» **Your instructions**: From the line bearing "1590 | 0.347 |" down to the final line of the records below, give every line again exactly and add nothing.
Segment Start: Given information
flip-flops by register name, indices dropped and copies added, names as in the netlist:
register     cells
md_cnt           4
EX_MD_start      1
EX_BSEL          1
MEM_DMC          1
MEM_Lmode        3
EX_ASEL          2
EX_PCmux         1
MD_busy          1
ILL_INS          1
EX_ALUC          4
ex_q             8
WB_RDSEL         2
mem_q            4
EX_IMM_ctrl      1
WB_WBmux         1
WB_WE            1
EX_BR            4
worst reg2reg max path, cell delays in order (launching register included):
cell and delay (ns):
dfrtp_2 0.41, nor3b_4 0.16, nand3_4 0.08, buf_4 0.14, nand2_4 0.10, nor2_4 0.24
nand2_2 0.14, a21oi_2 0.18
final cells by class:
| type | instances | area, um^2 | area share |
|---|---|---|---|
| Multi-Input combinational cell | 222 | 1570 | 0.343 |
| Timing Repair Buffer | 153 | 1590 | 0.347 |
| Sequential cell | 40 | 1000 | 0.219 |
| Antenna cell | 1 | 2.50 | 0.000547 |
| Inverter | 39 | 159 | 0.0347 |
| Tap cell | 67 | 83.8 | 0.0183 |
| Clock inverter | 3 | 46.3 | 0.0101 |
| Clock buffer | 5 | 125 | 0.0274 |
Segment End: Given information
» **Answer to this problem**:
| Timing Repair Buffer | 153 | 1590 | 0.347 |
| Sequential cell | 40 | 1000 | 0.219 |
| Antenna cell | 1 | 2.50 | 0.000547 |
| Inverter | 39 | 159 | 0.0347 |
| Tap cell | 67 | 83.8 | 0.0183 |
| Clock inverter | 3 | 46.3 | 0.0101 |
| Clock buffer | 5 | 125 | 0.0274 |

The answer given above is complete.